"JOURNAL OF RADIO ELECTRONICS" (Zhurnal Radioelektroniki ISSN 1684-1719, N 10, 2016

contents             full texthtml,   pdf   

Automated measuring system based on the set of scalar network analyzers

O. A. Dyakonova, D. S. Kalenov, Yu. N. Kazantsev

Kotel’nikov Institute of Radio Engineering and Electronics of the Russian Academy of Sciences

The paper is received on October 11, 2016

 

Abstract. In this paper we implemented an automated measuring system for the frequency band 3.5 - 37.5 GHz based on a set of six scalar network analyzers and six pairs of smooth horn antennas. Horn antennas are designed in IRE RAS transformed H01 fundamental mode of a rectangular waveguide horn at the entrance to the quasi-plane wave at the output. Smooth transition horn for low reflection rate (<- 25 dB). As the computer system used measuring and computing complex based on the ATX computer. The interface components are based on standard module ADC L-Card E14-140. Computer used interactively. The software runs under the Windows XP operating system. Control routines, data collection and reporting are written in language Lab View. The complex allows you to quickly measure the reflection coefficients (to a level of - 25 dB) and the passage (to the level of - 30 dB) flat specimens periodic lattices and materials, including radio-absorbing materials and the resistive film. Checking coordination of all elements of measurement system carried out by measuring the calibration sample. Calibration sample is a plane-parallel dielectric plate made of polystyrene 4mm thick. There is good agreement between the results of measurement and calculation, confirming the need for accuracy. The accuracy of measurement of reflection and transmission coefficients is sufficient to assess the complex permittivity of the thin film resistor that is subject to a comparison with the results of independent measurements in a plant equipped with a vector network analyzer.

Key words: scalar network analyzers, the measurement in free space, transmission reflection coefficients centimeter wave ranges.

References

1.     V.N. Apletalin, Yu.N. Kazantsev, A. N. Kozyrkov, V.S. Solosin. Measurement of Electromagnetic Characteristics of Materials by Resonator Method with the Help of the Vector Network Analyzer. // Electromagnetic Waves and Electronic Systems. 2009. Vol. 14. No. 11.  pp. 39-43.

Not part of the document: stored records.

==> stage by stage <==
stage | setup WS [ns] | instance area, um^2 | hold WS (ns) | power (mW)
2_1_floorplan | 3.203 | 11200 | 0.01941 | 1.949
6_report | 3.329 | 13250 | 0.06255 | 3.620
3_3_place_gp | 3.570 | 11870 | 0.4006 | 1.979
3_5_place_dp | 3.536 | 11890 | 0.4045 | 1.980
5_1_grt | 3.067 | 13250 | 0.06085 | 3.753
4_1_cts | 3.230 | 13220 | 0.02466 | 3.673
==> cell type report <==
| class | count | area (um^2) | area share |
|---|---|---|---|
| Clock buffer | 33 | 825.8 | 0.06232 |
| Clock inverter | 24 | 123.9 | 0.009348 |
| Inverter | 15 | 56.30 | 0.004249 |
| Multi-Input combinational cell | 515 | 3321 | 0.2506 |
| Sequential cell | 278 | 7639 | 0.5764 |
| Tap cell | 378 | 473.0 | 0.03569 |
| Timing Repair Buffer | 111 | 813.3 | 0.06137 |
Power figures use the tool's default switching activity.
==> src/hdl/icache_pkg.sv <==
package icache_pkg;

    //////////////////////////////////////////////////////////////////////
    // cache geometry
    //////////////////////////////////////////////////////////////////////

    // 16 sets
    localparam int index_width = 4;

    // 4 words per line
    localparam int offset_width = 2;

    localparam int num_ways = 2;
    localparam int num_sets = 1 << index_width;

    // address bits above index, offset and byte select
    localparam int tag_width = 32 - 2 - index_width - offset_width;

    // whole refill line
    localparam int line_width = 32 * (1 << offset_width);

    //////////////////////////////////////////////////////////////////////
    // request opcodes and controller states
    //////////////////////////////////////////////////////////////////////

    typedef enum logic [0:0] {
        op_fetch       = 1'b0,
        // clears both ways of the set at the address index
        op_index_inval = 1'b1
    } op_e;

    typedef enum logic [2:0] {
        s_idle      = 3'd0,
        s_lookup    = 3'd1,
        s_miss_req  = 3'd2,
        s_miss_wait = 3'd3,
        s_respond   = 3'd4,
        s_inval     = 3'd5
    } ctrl_state_e;

endpackage

==> src/hdl/icache_req_stage.sv <==
module icache_req_stage (
    input  logic               clk,
    input  logic               rst,
    input  logic               load,
    input  logic [31:0]        req_addr,
    input  icache_pkg::op_e    req_op,
    output logic [31:0]        held_addr,
    output icache_pkg::op_e    held_op
);

    // address is payload, no reset needed
    always_ff @(posedge clk) begin
        if (load) begin
            held_addr <= req_addr;
        end
    end

    // opcode returns to a plain fetch after reset
    always_ff @(posedge clk) begin
        if (rst) begin
            held_op <= icache_pkg::op_fetch;
        end else if (load) begin
            held_op <= req_op;
        end
    end

endmodule

==> config.mk <==
export PLATFORM = sky130hd
export DESIGN_NAME = icache_req_stage
export DESIGN_NICKNAME = d
export VERILOG_FILES = /design/src/hdl/icache_pkg.sv /design/src/hdl/icache_req_stage.sv
export SDC_FILE = /design/constraint.sdc
export NUM_CORES = 1
export LEC_CHECK = 0
export ABC_AREA = 1
export BUFFER_PORTS_ARGS = -buffer_cell sky130_fd_sc_hd__buf_2
export CAP_MARGIN = 30
export CORE_ASPECT_RATIO = 0.6
export CORE_UTILIZATION = 42
export CTS_CLUSTER_SIZE = 20
export DETAILED_ROUTE_END_ITERATION = 10
export PLACE_DENSITY = 0.87
export SETUP_SLACK_MARGIN = 0.05
export SLEW_MARGIN = 20
export SYNTH_ARGS = -nofsm -noshare
export SYNTH_HDL_FRONTEND = slang
export SYNTH_SLANG_ARGS = --single-unit
==> constraint.sdc <==
create_clock -name clk -period 1.39 [get_ports clk]
set_input_delay 0.0695 -clock clk [delete_from_list [all_inputs] [get_ports clk]]
set_output_delay 0.0695 -clock clk [all_outputs]
set_load 0.03 [all_outputs]
==> After elaboration in Yosys (flattened, before gate mapping) <==
Cells that the tools add are included.
{ "totals": {"inputBits": 36, "register_bits": 33} }

==> Depth between registers and ports, before layout <==
Gate-level depths: netlist of the first run.
{ "logic_depth": {"depth_word": 0, "mapped_depth": 4, "depth_no_buf": 4} }

==> Worst setup path before layout of the first run <==
No wires, ideal clock.
{ "synth_timing": {"path_kind": "reg-to-reg", "start": "register, netlist name held_op", "end": "register held_op", "required_ps": 1328, "setup_slack_ps": 658, "stages_incl_launch_ff": 3, "setup_ps": 62, "t_arrival_ps": 670, "period_less_slack_ps": 732, "path_cell_list": "dfxtp_1 > nor2_1 > nor2_2"} }
{ "synth_lines": {"columns": ["element", "line", "rtl"], "rows": [
  ["end signal, assigned", "icache_req_stage.sv:21", "held_op <= icache_pkg::op_fetch;"],
  ["end signal, assigned", "icache_req_stage.sv:23", "held_op <= req_op;"],
  ["end, declared", "icache_req_stage.sv:8", "output icache_pkg::op_e held_op"]
]} }

==> Worst setup path after layout of the first run <==
{ "layout_timing": {"start": "register held_addr[15]", "end": "output port held_addr[15]"} }
{ "layout_lines": {"columns": ["element", "line", "rtl"], "rows": [
  ["start, declared", "icache_req_stage.sv:7", "output logic [31:0] held_addr,"],
  ["start signal, assigned", "icache_req_stage.sv:14", "held_addr <= req_addr;"]
]} }
No word-level cell between the ends.

==> impl_results.md, run 1 <==
* Maximum level of the CTS H-tree at 2
* Count of nets after finishing at 183
* Die Height at around 40 um
* Die area at around 0.0026 mm2
* Routability Congestion at 0.642
* Clock insertion delay at the later pin of the skew report at 0.27 ns
* Number of distinct library cell variants in the gate-level netlist after synthesis at 6
* Critical Path RT at between 1 and 1.5 ns
* RSZ-0062 raised after global routing: no
* Clock net sink count at 33
* Number of setup buffers added after CTS at 0
* Clock Tree Buf Depth at 2
* Worst voltage drop across the vdd grid at between 900 and 1000 uV
* Post-layout util at 82.7%
* Post-route clock period utilization at between 60% and 70%
* Number of maximum-capacitance violations at 0
* Remaining global-route overflow at 0
* Post-synthesis sequential area ratio at 97.5%
* Initial core utilization at a little under half
* Antenna Cells at 0
* Delay-heaviest family, CP: flip-flops
* Max-slew headroom at roughly four fifths
* Fraction of power consumed by sequential logic at about half
* Cell internal power dissipation at approximately 1.9 mW
* Number of antenna violations at the first check in global routing at 0
* Crit path DAT at 0.84 ns
* Leakage power at roughly 0.81 nW
* Sort of element at the end of the critical path: output pin
* Drt via density at around 4.2
* Clock slew at the register clock pins of the worst setup and hold paths at around 0.06 ns
* Maximum number of pins on one net before global-route repair at 23
* Post-Synthesis Net Count at 75
* Post-route antenna net violation count at 0
* Crit-path max cell delay at approximately 0.37 ns
* Switching power total at 0.557 mW
* Min cycle time layout at a little over 0.9 ns
* # DRC at 0
* Synthesized area per cell at 25.8 um2
* Worst Path Class, Setup: reg -> out
* Number of top-level design ports at ~70
* DRC violation total after the first TritonRoute iteration at 25
* Setup skew after layout at 0 ns
* Core outline area at 0.00221 mm2
* Number of slew-limit violations in the final report at 0
* Drt wl/cell at 12.0 um
* First-pass GRT wire length at between 2000 and 3000 um
* Path class of the lowest-slack min-delay path: in -> reg
* Result of the run: complete, no violations
* Final setup violation count at 0
* Post-synthesis register bit count at 33
* Number of hold violations in the final report at 0
* PwrDens at 1320 mW/mm2
* Critical path cell sequence: buf_2
* Via count of the first global-routing pass at 669
* Number of standard cells after synthesis at 39
* Sum of negative setup slack at 0 ns
* Switching share of total power at ~23%
* Buffers plus inverters on the worst setup path at 1
* Total power after layout at 2.41 mW
* Number of CTS-inserted buffers at 5
* Power share of the combinational group at 15.6%
* P&R area growth vs syn at 82.0%
* Overall Global Routing Usage at around 17%
* Post-layout instance area at ~0.0018 mm2
* Std-Cell Rows at 13
* Startpoint type of the worst setup path: register
* Highest clock frequency the design can meet at ~1.1 GHz
* Slew of the pin with the lowest slew margin at between 0.3 and 0.4 ns
* Cell area reported after detailed placement at roughly 0.0014 mm2
* Vias at between 700 and 800
* Ys Warns at 0
* Root buffer selected by CTS: sky130_fd_sc_hd__clkbuf_8
* Count of instances resized after the clock tree is built at 0
* Total wirelength of the detailed-routed design at between 2000 and 2500 um
* Die span in x at 65.2 um
* Share of power burned in the clock network at a little over a third
* Crit path max-delay cell type: sky130_fd_sc_hd__edfxtp_1
* Share of cells above drive strength 1 at between 50% and 60%
* Cell area after synthesis at about 0.0010 mm2
* Max Fanout on Critical Path at 1
* Detailed-placement wirelength estimate at around 1200 um
* Number of iterations in the first detailed-routing pass at 3
* TritonCTS clock tree: done
* Total of buffers placed on input and output ports at approximately 70
==> worst paths after layout <==
check | cells past startpoint | end | from | slack, ns
hold / removal | 4 | held_op$_SDFFE_PP0P_ | rst | 0.04
setup / recovery | 1 | held_addr[15] | held_addr[15]$_DFFE_PP_ | 0.48
setup reg to reg | 2 | held_op$_SDFFE_PP0P_ | held_op$_SDFFE_PP0P_ | 0.81
hold reg to reg | 2 | held_op$_SDFFE_PP0P_ | held_op$_SDFFE_PP0P_ | 0.50
==> cell type report <==
type | instances | area, um2
sequential | 33 | 981
clock inverter | 2 | 33.8
tap | 30 | 37.5
inverter | 2 | 7.51
multi-input combinational | 4 | 17.5
timing repair buffer | 101 | 681
clock buffer | 6 | 72.6
fill | 130 | 382
==> cells by family (layout without fill, tap and decap cells) <==
family | after synthesis | after routing | synth area share, %
buffers and inverters | 2 | 111 | 0.747
and+or+nand+nor | 4 | 4 | 1.74
DFF | 33 | 33 | 97.5
==> layer usage <==
| layer | wire length, um | global-route usage, % | vias up |
|---|---|---|---|
| met3 | 238 | 8.72 | 0 |
| met4 | 0 | 9.78 | 0 |
| met5 | 0 | 0 | - |
| met1 | 897 | 16.5 | 333 |
| met2 | 994 | 30.2 | 45 |
| li1 | - | - | 362 |
==> worst reg2reg max path, cell delays in order (launching register included) <==
cell and delay (ns):
sky130_fd_sc_hd__dfxtp_1 0.31, sky130_fd_sc_hd__nor2_1 0.12, sky130_fd_sc_hd__nor2_2 0.05
==> power by group through the flow <==
| stage | combinational (mW) | clock (mW) | sequential, mW |
|---|---|---|---|
| 4_1_cts | 0.377 | 0.863 | 1.19 |
| 3_5_place_dp | 0.307 | 0 | 1.21 |
| 2_1_floorplan | 0.00492 | 0 | 1.38 |
| 3_3_place_gp | 0.303 | 0 | 1.21 |
| 6_report | 0.378 | 0.841 | 1.19 |
| 5_1_grt | 0.399 | 0.890 | 1.20 |
==> metrics by stage <==
stage / hold WS [ns] / std cells / setup slack (ns)
2_1_floorplan: 0.168 / 39 / 0.658
3_3_place_gp: 0.246 / 138 / 0.537
3_5_place_dp: 0.248 / 138 / 0.511
4_1_cts: 0.0336 / 178 / 0.477
5_1_grt: 0.0519 / 178 / 0.454
6_report: 0.0413 / 178 / 0.485
==> flip-flops by register name (all words and copies together) (netlist names) <==
name	count
held_op	1
held_addr	32
==> timing repair <==
item                       in CTS  in global routing
hold endpoints to repair       32                  0
setup endpoints to repair       0                  0
hold buffers                   32                  0
==> layout by cell type (no fill, tap or decap) <==
| cell | count |
|---|---|
| sky130_fd_sc_hd__buf_2 | 68 |
| sky130_fd_sc_hd__edfxtp_1 | 32 |
| sky130_fd_sc_hd__dlygate4sd3_1 | 32 |
| sky130_fd_sc_hd__clkbuf_8 | 5 |
| sky130_fd_sc_hd__inv_1 | 2 |
| sky130_fd_sc_hd__nand2_1 | 2 |
| sky130_fd_sc_hd__nor2_1 | 1 |
| sky130_fd_sc_hd__nor2_2 | 1 |
| sky130_fd_sc_hd__bufinv_16 | 1 |
| sky130_fd_sc_hd__clkinv_1 | 1 |
| sky130_fd_sc_hd__clkbuf_1 | 1 |
| sky130_fd_sc_hd__dfxtp_1 | 1 |
| sky130_fd_sc_hd__buf_12 | 1 |
==> cells in the mapped netlist (all sizes together) <==
master | number | area, um2
dfxtp | 1 | 20.0
inv | 2 | 7.51
nand2 | 2 | 7.51
nor2 | 2 | 10.0
edfxtp | 32 | 961
Power figures use the tool's default switching activity.
==> inputs of run 2 (changes only) <==
CORE_UTILIZATION = 39   (was 42)
PLACE_DENSITY = 0.82   (was 0.87)
clock period = 0.9 ns   (was 1.39 ns; I/O delays follow)
==> run 2 against run 1 <==
Against the previous run:
- global-route usage up 8.1 points
- setup slack worse by 0.48 ns
- critical path type unchanged
- hold slack worse by 0.019 ns
- first-iteration DRC count up 72%
- critical path depth unchanged
- non-clock buffer count up 1
- largest cell class unchanged
- utilization up 5.9 points
- combinational power up 98%
- die area up 7.4%
- clock-buffer cell count down 1
==> impl_results.md, run 2 (same netlist as run 1, synthesis figures left out) <==
* Cell area reported after detailed placement at 0.00142 mm2 (+1.4%)
* Layer with the highest usage after global routing: met2
* Highest clock frequency the design can meet at approximately 1.1 GHz
* Number of setup buffers added after CTS at 0 (unchanged)
* Number of inserted filler cells in the final layout at 103 (-21%)
* Die area at 0.00279 mm2 (+7.4%)
* Largest registers in the final layout: held_addr: 32 flops, held_op: 1 flops
* Most used cells in the layout excluding fill and tap cells: sky130_fd_sc_hd__buf_2, sky130_fd_sc_hd__buf_6, sky130_fd_sc_hd__edfxtp_1, sky130_fd_sc_hd__dlygate4sd3_1, sky130_fd_sc_hd__clkbuf_8
* Critical path depth at 1 (unchanged)
* Worst Path Class, Setup: reg -> out
* Number of hold violations in the final report at 0 (unchanged)
* Clock Tree Buf Depth at 2 (unchanged)
* Routability Congestion at 0.653 (+1.7%)
* Total wirelength of the detailed-routed design at 3090 um (+45%)
* Reg with most FFs: held_addr
* Die Height at 41.3 um (+3.6%)
* Hold depth at 4 (unchanged)
* Worst voltage drop across the vdd grid at 1530 uV (+68%)
* Share of cells above drive strength 1 at 52.3% (+1.0 points)
* Post-layout instance area at 0.00203 mm2 (+11%)
* Number of antenna violations at the first check in global routing at 0 (unchanged)
* Crit path DAT at 0.85 ns (about the same)
* Via count of the first global-routing pass at 847 (+27%)
* Number of top-level design ports at 69 (unchanged)
* Share of power burned in the clock network at 28.0% (-6.8 points)
* P&R area growth vs syn at 102%
* First-pass GRT wire length at 4260 um (+51%)
* Leakage power at 0.875 nW (+8.5%)
* Core outline area at 0.00229 mm2 (+3.7%)
* Std-Cell Rows at 13 (unchanged)
* Maximum level of the CTS H-tree at 2 (unchanged)
* Vias at 794 (+7.3%)
* Setup skew after layout at 0 ns (unchanged)
* Min cycle time layout at around 0.89 ns
* TritonCTS clock tree: done
* Power share of the combinational group at 20.5% (+4.9 points)
* Maximum number of pins on one net before global-route repair at 19 (-17%)
* Total power after layout at 3.66 mW (+52%)
* Buffers plus inverters on the worst setup path at 1 (unchanged)
* Count of non-filler cells in the finished layout at 179 (+0.56%)
* Number of slew-limit violations in the final report at 0 (unchanged)
* Number of maximum-capacitance violations at 0 (unchanged)
* Slew of the pin with the lowest slew margin at 0.118 ns (-0.189 ns)
* Max Fanout on Critical Path at 1 (unchanged)
* Crit-path max cell delay at 0.41 ns (+0.04 ns)
* Count of nets after finishing at 184 (+0.55%)
* Post-route clock period utilization at 99.1%
* Number of CTS-inserted buffers at 5 (unchanged)
* Root buffer selected by CTS: sky130_fd_sc_hd__clkbuf_8
* Switching share of total power at 25.8% (+2.7 points)
* RSZ-0062 raised after global routing: yes
* Flip-flop count of the largest register, all copies and words added at 32 (unchanged)
* Result of the run: complete, no violations
* Total of buffers placed on input and output ports at 68 (unchanged)
* Initial core utilization at 43.9% (-1.6 points)
* Critical Path RT at 0.85 ns (-0.47 ns)
* Remaining global-route overflow at 0 (unchanged)
* Post-route antenna net violation count at 0 (unchanged)
* Met3 capacity usage during global routing at 10.6% (+1.9 points)
* Max-slew headroom at 92.1% (+13 points)
* Critical path cell sequence: buf_6
* Startpoint type of the worst setup path: register
* Crit path max-delay cell type: sky130_fd_sc_hd__edfxtp_1
* Delay-heaviest family, CP: flip-flops
* Detailed-placement wirelength estimate at 1430 um (+17%)
* Path class of the lowest-slack min-delay path: in -> reg
* Sort of element at the end of the critical path: output pin
* Drt via density at 4.44 (+6.7%)
* Overall Global Routing Usage at 25.0% (+8.1 points)
* Leading cell type in the layout, fill and taps excluded: sky130_fd_sc_hd__buf_2
* Fraction of power consumed by sequential logic at 51.5% (+2.0 points)
* Worst r2r path cells at 2 (unchanged)
* Placed insts at 139 (+0.72%)
* Final hold slack at 0.0224 ns (-0.0189 ns)
* Antenna Cells at 0 (unchanged)
* Final setup violation count at 0 (unchanged)
* Clock net sink count at 33 (unchanged)
* PwrDens at 1800 mW/mm2 (+37%)
* Die span in x at 67.6 um (+3.7%)
* Routing usage on met1 at 23.2% (+6.7 points)
* Number of iterations in the first detailed-routing pass at 4 (+1)
* Switching power total at 0.945 mW (+70%)
* Cell internal power dissipation at 2.72 mW (+46%)
* Clock insertion delay at the later pin of the skew report at 0.27 ns (about the same)
* Global-route track usage on met2 at 52.0% (+22 points)
* DRC violation total after the first TritonRoute iteration at 43 (+72%)
* Drt wl/cell at 17.3 um (+44%)
* Clock slew at the register clock pins of the worst setup and hold paths at 0.07 ns (about the same)
* # DRC at 0 (unchanged)
-- run 2: cell type report --
class	instances	area [um2]	share of cell area, %
sequential	33	982	48.3
timing repair buffer	102	907	44.6
clock buffer	5	68.8	3.38
tap	30	37.5	1.85
multi-input combinational	4	17.5	0.862
clock inverter	3	12.5	0.615
inverter	2	7.51	0.369
-- run 2: repair_timing --
item | CTS | global route
cloned | 0 | 0
endpoints found under the setup margin | 32 | 33
hold buffers | 32 | 0
hold endpoints to repair | 32 | 0
gates resized for setup | 63 | 5
-- run 2: per-stage QoR --
| stage | TNS [ns] | setup slack, ns | util, % |
|---|---|---|---|
| floorplan | 0 | 0.168 | - |
| global placement | 0 | 0.256 | 62.1 |
| detailed placement | 0 | 0.245 | 62.1 |
| CTS | 0 | 0.0193 | 88.2 |
| global route | -0.122 | -0.0216 | 88.7 |
| finish | 0 | 0.00834 | 88.7 |
-- run 2: final timing paths --
check | slack [ns] | from | to
setup / recovery | 0.008 | held_addr[28]$_DFFE_PP_ | held_addr[28]
setup reg to reg | 0.28 | held_op$_SDFFE_PP0P_ | held_op$_SDFFE_PP0P_
hold / removal | 0.02 | rst | held_op$_SDFFE_PP0P_
hold reg to reg | 0.53 | held_op$_SDFFE_PP0P_ | held_op$_SDFFE_PP0P_
-- run 2: power groups by stage --
stage | Combinational (mW) | Clock, mW | Sequential [mW]
floorplan | 0.00761 | 0 | 2.13
global placement | 0.480 | 0 | 1.87
detailed placement | 0.490 | 0 | 1.88
CTS | 0.726 | 1.03 | 1.88
global route | 0.782 | 1.12 | 1.89
finish | 0.750 | 1.03 | 1.89
-- run 2: metal layers --
metal	vias to the layer above	wire, um
li1	365	-
met2	51	1690
met4	0	70
met1	371	1110
met3	7	224
met5	-	0
==> inputs of run 3 (changes only) <==
RECOVER_POWER = 50   (was unset)
==> run 3 against run 2 <==
Against the previous run:
- routed wire length grew 0.68%
- sequential share of layout area rose by 0.75 points
- non-clock buffer count unchanged
- hold slack got worse by 0.0012 ns
- die area stayed put
- setup slack improved by 0.00052 ns
- combinational power shrank 2%
- clock skew did not move
- critical path depth is the same
- register-to-register slack about the same
- clock-buffer cell count is the same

2.     O.A. D’yakonova, Yu.N. Kazantsev, S.V. Marechek,  I.V. Voronin,  S.A. Gorbatov.  Methods and devices for measuring the reflection coefficients of flat samples at millimeter, centimeter, and decimeter waves.  // Instruments and Experimental Technique. 2011.  Vol. 54.  pp. 194-199.

3.     V.N. Apletalin, O.A. D'yakonova,  Yu.N. Kazantsev, V.S. Solosin. Methods and equipment for measuring reflection coefficients for flat specimens at millimeter wavelengths. //Measurement Techniques. 1991. Vol. 34.  No. 7.  pp. 708-711.

4.     Yu.N. Kazantsev, V.A. Babayan, N.E. Kazantseva, O.A. D’yakonova, R. Mouchka, Ya. Vilchakova, P. Saga. A Layer Radiowave Absorber Based on Double_Period Lattices of Resistive Squares.  //Journal of Communications Technology and Electronics. 2013. Vol. 58. No. 3. pp. 233–237.

5.     Yu.N. Kazantsev, G.A. Kraftmakher, V.P. Maltsev. Compensation of Reflection from an RF Absorbent Material with the Help of a Lattice of Double Split Rings. // Journal of Communications Technology and Electronics. 2016. Vol. 61 No. 6. pp. 614–618.